= Shiz =

Jaredite military leader

In the Book of Mormon, Shiz (/ʃɪz/) is a Jaredite military leader who was beheaded by Coriantumr. Since the nineteenth century, the account of Shiz's death in the Book of Ether has been claimed by critics to be an error in the Book of Mormon.

==Biography==
An army led by Shiz (the brother of Lib) pursued an army led by Coriantumr, in the process destroying many cities and killing all their inhabitants. The struggle between the two armies became so protracted "that the whole face of the land was covered with the bodies of the dead." Nevertheless, Shiz continued to fight, having sworn to avenge the death of his brother. Shiz pursued Coriantumr to the seashore where their troops fought a three-day battle. Coriantumr's troops twice defeated the troops of Shiz, but in the third encounter, Shiz wounded Coriantumr severely, giving him many deep wounds. Coriantumr was "carried away as though he were dead," but Shiz had lost so many people that he ordered his army not to pursue the rival army.

After two million of Coriantumr's people had been killed, Coriantumr offered his throne to Shiz in exchange for peace. Shiz responded that he would only stop the bloodshed if Coriantumr allowed Shiz to kill him. The two sides attacked each other once again, and the final battle was fought at the hill Ramah (Cumorah), where every Jaredite joined in the battle except for the prophet Ether. The people fought each other many days with neither side prevailing. In the end all the Jaredites were killed except for Coriantumr and Shiz. Shiz fainted from the loss of blood, and Coriantumr cut off his head.

The Book of Mormon concludes the story of Shiz's death at the hands of Coriantumr with the words: "And it came to pass that after he [Coriantumr] had smitten off the head of Shiz, that Shiz raised up on his hands and fell; and after that he had struggled for breath, he died."

==Apologetic response==
Concerning the description of Shiz's death, the Mormon Foundation for Apologetic Information & Research argues that, based on modern neuroanatomy, the account of Shiz's death is actually "a realistic touch" and represents "a phenomenon that went unrecognized in the medical literature of the modern era until 1898. It is one more mark of the Book of Mormon's status as genuine history."

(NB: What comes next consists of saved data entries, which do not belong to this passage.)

File: src/hdl/aso_pkg.sv
// constants and types for the serial readout block
package aso_pkg;
  localparam int unsigned WORD_W = 20;
  localparam logic [4:0] WORD_LAST = 5'h13;
  localparam logic [7:0] CFG_LEGACY = 8'h00;
  localparam logic [7:0] CFG_RESET = 8'h00;
  localparam int unsigned MODE_LSB = 0;
  localparam int unsigned LANE_LSB = 2;
  localparam int unsigned RATE_BIT = 4;
  localparam int unsigned CLKSRC_LSB = 6;
  localparam logic [1:0] MODE_SRC = 2'h3;
  localparam logic [1:0] LANE_DUAL = 2'h2;
  localparam logic [1:0] LANE_QUAD = 2'h3;
  localparam logic [1:0] CLK_SCLK = 2'h0;
  localparam logic [1:0] CLK_INT = 2'h1;
  localparam logic [1:0] CLK_DIV2 = 2'h2;
  localparam logic [1:0] CLK_DIV4 = 2'h3;
  localparam logic [1:0] DIV_WRAP1 = 2'h0;
  localparam logic [1:0] DIV_WRAP2 = 2'h1;
  localparam logic [1:0] DIV_WRAP4 = 2'h3;
  localparam logic [4:0] STEP_ONE = 5'h01;
  localparam logic [4:0] STEP_TWO = 5'h02;
  localparam logic [4:0] STEP_FOUR = 5'h04;
  typedef enum logic [1:0] {ASO_IDLE, ASO_SPI, ASO_SRC} aso_state_e;
endpackage

File: src/hdl/aso_strobe_gen.sv
// strobe tick generator for source-synchronous readout
`timescale 1ns/1ps
module aso_strobe_gen
  import aso_pkg::*;
(
  input wire logic mclk_i, // system clock
  input wire logic resetn_i, // sync reset, low active
  input wire logic run_i, // frame active
  input wire logic [1:0] src_i, // strobe clock source
  input wire logic sclk_rise_i, // host serial clock rising pulse
  output logic tick_o // one strobe half-period step
);
  import aso_pkg::*;

  typedef struct packed {
    logic [1:0] div;
  } aso_sg_s;

  aso_sg_s s_reg, s_next;
  logic [1:0] wrap;

  // divider wrap point by source; the internal clock is mclk itself
  always_comb begin
    s_next = s_reg;
    wrap = DIV_WRAP1;
    if (src_i == CLK_DIV2) begin
      wrap = DIV_WRAP2;
    end else if (src_i == CLK_DIV4) begin
      wrap = DIV_WRAP4;
    end
    if (!run_i || s_reg.div == wrap) begin
      s_next.div = 2'h0;
    end else begin
      s_next.div = s_reg.div + 2'h1;
    end
    if (src_i == CLK_SCLK) begin
      tick_o = run_i && sclk_rise_i;
    end else begin
      tick_o = run_i && (s_reg.div == wrap);
    end
  end

  always_ff @(posedge mclk_i) begin
    if (!resetn_i) begin
      s_reg <= '0;
    end else begin
      s_reg <= s_next;
    end
  end
endmodule // aso_strobe_gen

File: src/hdl/aso_readout.sv
// output-side serial readout of the 20-bit data word
`timescale 1ns/1ps
module aso_readout
  import aso_pkg::*;
#(
  parameter int unsigned DATA_W = WORD_W // output word width
) (
  input wire logic mclk_i, // 200 MHz system clock
  input wire logic resetn_i, // sync reset, low active
  input wire logic cs_n_i, // chip select, low active
  input wire logic sclk_i, // host serial clock, sampled
  input wire logic sdi_i, // serial input, chain data
  input wire logic [7:0] output_protocol_config_i, // output protocol config byte
  input wire logic [1:0] write_protocol_select_i, // clock polarity/phase
  input wire logic load_i, // new conversion word valid
  input wire logic [DATA_W-1:0] word_i, // conversion word
  output logic [3:0] sdo_o, // lanes zero to three
  output logic [3:0] sdo_oe_o, // lane enables, high drives
  output logic ready_strobe_output_o, // ready/strobe pin
  output logic busy_o // frame in progress
);
  import aso_pkg::*;

  typedef struct packed {
    aso_state_e st;
    logic sclk_d;
    logic [DATA_W-1:0] shreg;
    logic [4:0] sent;
    logic [3:0] sdo;
    logic [3:0] oe;
    logic strobe;
    logic hold;
    logic [7:0] cfg;
    logic [DATA_W-1:0] word;
  } aso_rd_s;

  aso_rd_s s_reg, s_next;
  logic sclk_rise, sclk_fall, launch, capture, tick;
  logic [4:0] step;

  // lane count to bits per launch
  function automatic logic [4:0] lane_step(input logic [1:0] code);
    if (code == LANE_QUAD) begin
      return STEP_FOUR;
    end else if (code == LANE_DUAL) begin
      return STEP_TWO;
    end
    return STEP_ONE;
  endfunction

  // lane enable mask by lane count
  function automatic logic [3:0] lane_mask(input logic [1:0] code);
    if (code == LANE_QUAD) begin
      return 4'hF;
    end else if (code == LANE_DUAL) begin
      return 4'h3;
    end
    return 4'h1;
  endfunction

  assign sclk_rise = sclk_i && !s_reg.sclk_d;
  assign sclk_fall = !sclk_i && s_reg.sclk_d;

  aso_strobe_gen u_strobe (
    .mclk_i(mclk_i),
    .resetn_i(resetn_i),
    .run_i(s_reg.st == ASO_SRC),
    .src_i(s_reg.cfg[CLKSRC_LSB +: 2]),
    .sclk_rise_i(sclk_rise),
    .tick_o(tick)
  );

  // phase 0 launches on trailing edge (MSB preset at cs fall), phase 1 on leading
  always_comb begin
    launch = 1'b0;
    capture = 1'b0;
    case (write_protocol_select_i)
      2'h0: begin
        launch = sclk_fall;
        capture = sclk_rise;
      end
      2'h1: begin
        launch = sclk_rise;
        capture = sclk_fall;
      end
      2'h2: begin
        launch = sclk_rise;
        capture = sclk_fall;
      end
      default: begin
        launch = sclk_fall;
        capture = sclk_rise;
      end
    endcase
  end

  // bits moved per launch
  assign step = lane_step(s_reg.cfg[LANE_LSB +: 2]);

  // state update: one frame per chip-select low
  always_comb begin
    s_next = s_reg;
    s_next.sclk_d = sclk_i;
    case (s_reg.st)
      ASO_IDLE: begin
        s_next.oe = 4'h0;
        s_next.strobe = 1'b0;
        s_next.hold = 1'b0;
        // word kept apart from the shifter so a cut frame can be read again
        if (load_i) begin
          s_next.word = word_i;
        end
        if (!cs_n_i) begin
          // config latched per frame; bit position restarts here
          s_next.cfg = output_protocol_config_i;
          s_next.shreg = s_next.word;
          s_next.sent = 5'h00;
          if (output_protocol_config_i[MODE_LSB +: 2] == MODE_SRC) begin
            s_next.st = ASO_SRC;
            s_next.oe = lane_mask(output_protocol_config_i[LANE_LSB +: 2]);
            s_next.sdo = 4'h0;
          end else begin
            s_next.st = ASO_SPI;
            s_next.oe = lane_mask(output_protocol_config_i[LANE_LSB +: 2]);
            s_next.hold = write_protocol_select_i[0];
            s_next.sdo = {s_next.shreg[DATA_W-4], s_next.shreg[DATA_W-3],
                          s_next.shreg[DATA_W-2], s_next.shreg[DATA_W-1]};
            if (!write_protocol_select_i[0]) begin
              s_next.shreg = s_next.shreg << lane_step(output_protocol_config_i[LANE_LSB +: 2]);
              s_next.sent = lane_step(output_protocol_config_i[LANE_LSB +: 2]);
            end
          end
        end
      end
      ASO_SPI: begin
        s_next.strobe = 1'b0;
        if (launch) begin
          s_next.hold = 1'b0;
          s_next.sdo = {s_reg.shreg[DATA_W-4], s_reg.shreg[DATA_W-3],
                        s_reg.shreg[DATA_W-2], s_reg.shreg[DATA_W-1]};
          s_next.shreg = s_reg.shreg << step;
          if (s_reg.sent <= WORD_LAST) begin
            s_next.sent = s_reg.sent + step;
          end
        end
        // chain mode: capture edge feeds sdi into the vacated LSB
        if (capture && !s_reg.hold && s_reg.cfg == CFG_LEGACY) begin
          s_next.shreg[0] = sdi_i;
          if (launch) begin
            s_next.shreg = (s_reg.shreg << step) | {{(DATA_W-1){1'b0}}, sdi_i};
          end
        end
        if (cs_n_i) begin
          s_next.st = ASO_IDLE;
          s_next.oe = 4'h0;
        end
      end
      ASO_SRC: begin
        if (tick) begin
          // single rate: rise launches, fall idles; double rate: both launch
          s_next.strobe = !s_reg.strobe;
          if (!s_reg.strobe || s_reg.cfg[RATE_BIT]) begin
            s_next.sdo = {s_reg.shreg[DATA_W-4], s_reg.shreg[DATA_W-3],
                          s_reg.shreg[DATA_W-2], s_reg.shreg[DATA_W-1]};
            s_next.shreg = s_reg.shreg << step;
            if (s_reg.sent <= WORD_LAST) begin
              s_next.sent = s_reg.sent + step;
            end
          end
        end
        if (cs_n_i) begin
          s_next.st = ASO_IDLE;
          s_next.oe = 4'h0;
          s_next.strobe = 1'b0;
        end
      end
      default: begin
        s_next.st = ASO_IDLE;
      end
    endcase
  end

  // reset leaves mode 00, single lane
  always_ff @(posedge mclk_i) begin
    if (!resetn_i) begin
      s_reg <= '0;
      s_reg.cfg <= CFG_RESET;
      s_reg.st <= ASO_IDLE;
    end else begin
      s_reg <= s_next;
    end
  end

  assign sdo_o = s_reg.sdo & s_reg.oe;
  assign sdo_oe_o = s_reg.oe;
  assign ready_strobe_output_o = s_reg.strobe;
  assign busy_o = (s_reg.st != ASO_IDLE);

  a_spi_strobe_low: assert property (@(posedge mclk_i) disable iff (!resetn_i)
    (s_reg.st == ASO_SPI) |-> !ready_strobe_output_o) else $error("strobe high in spi frame");
  a_lanes_released: assert property (@(posedge mclk_i) disable iff (!resetn_i)
    (cs_n_i && $past(cs_n_i)) |-> ##1 (sdo_oe_o == 4'h0)) else $error("lanes driven while deselected");
  a_reset_default: assert property (@(posedge mclk_i)
    !resetn_i |=> (s_reg.cfg == CFG_RESET && sdo_oe_o == 4'h0)) else $error("reset config wrong");
  a_src_strobe_runs: assert property (@(posedge mclk_i) disable iff (!resetn_i)
    (s_reg.st == ASO_SRC && tick && !cs_n_i) |=> (ready_strobe_output_o != $past(ready_strobe_output_o)))
    else $error("strobe did not toggle");
  a_sdr_no_fall: assert property (@(posedge mclk_i) disable iff (!resetn_i)
    (s_reg.st == ASO_SRC && !s_reg.cfg[RATE_BIT] && tick && s_reg.strobe && !cs_n_i) |=> $stable(s_reg.sent))
    else $error("sdr launched on fall");
  a_ddr_both: assert property (@(posedge mclk_i) disable iff (!resetn_i)
    (s_reg.st == ASO_SRC && s_reg.cfg[RATE_BIT] && tick && s_reg.sent <= WORD_LAST && !cs_n_i)
    |=> (s_reg.sent == $past(s_reg.sent) + $past(step))) else $error("ddr missed edge");
  a_quad_oe: assert property (@(posedge mclk_i) disable iff (!resetn_i)
    (s_reg.st != ASO_IDLE && s_reg.cfg[LANE_LSB +: 2] == LANE_QUAD) |-> sdo_oe_o == 4'hF)
    else $error("quad lanes not enabled");
  a_dual_oe: assert property (@(posedge mclk_i) disable iff (!resetn_i)
    (s_reg.st != ASO_IDLE && s_reg.cfg[LANE_LSB +: 2] == LANE_DUAL) |-> sdo_oe_o == 4'h3)
    else $error("dual lanes not enabled");
  a_zero_tail: assert property (@(posedge mclk_i) disable iff (!resetn_i)
    (s_reg.st != ASO_IDLE && s_reg.cfg != CFG_LEGACY && s_reg.sent > WORD_LAST && s_reg.shreg == '0
     && (launch || tick)) |=> (sdo_o == 4'h0 || cs_n_i)) else $error("nonzero tail");
endmodule // aso_readout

When Shiz's head was cut off, he propped himself up and struggled before falling limp; Gary M. Hadfield, a Latter-day Saint professor of neuropathology at Brigham Young University, publishing in a Mormon apologist journal, concludes that this is because Coriantumr probably did not cut his head clean off, leading to a contraction of the nerves. This would have caused his body to move, even after he was dead. Protestant Chris Thomas points out that the circumstance of two beheadings in the Book of Ether, one at the beginning and one at the end, is a literary device called an inclusio.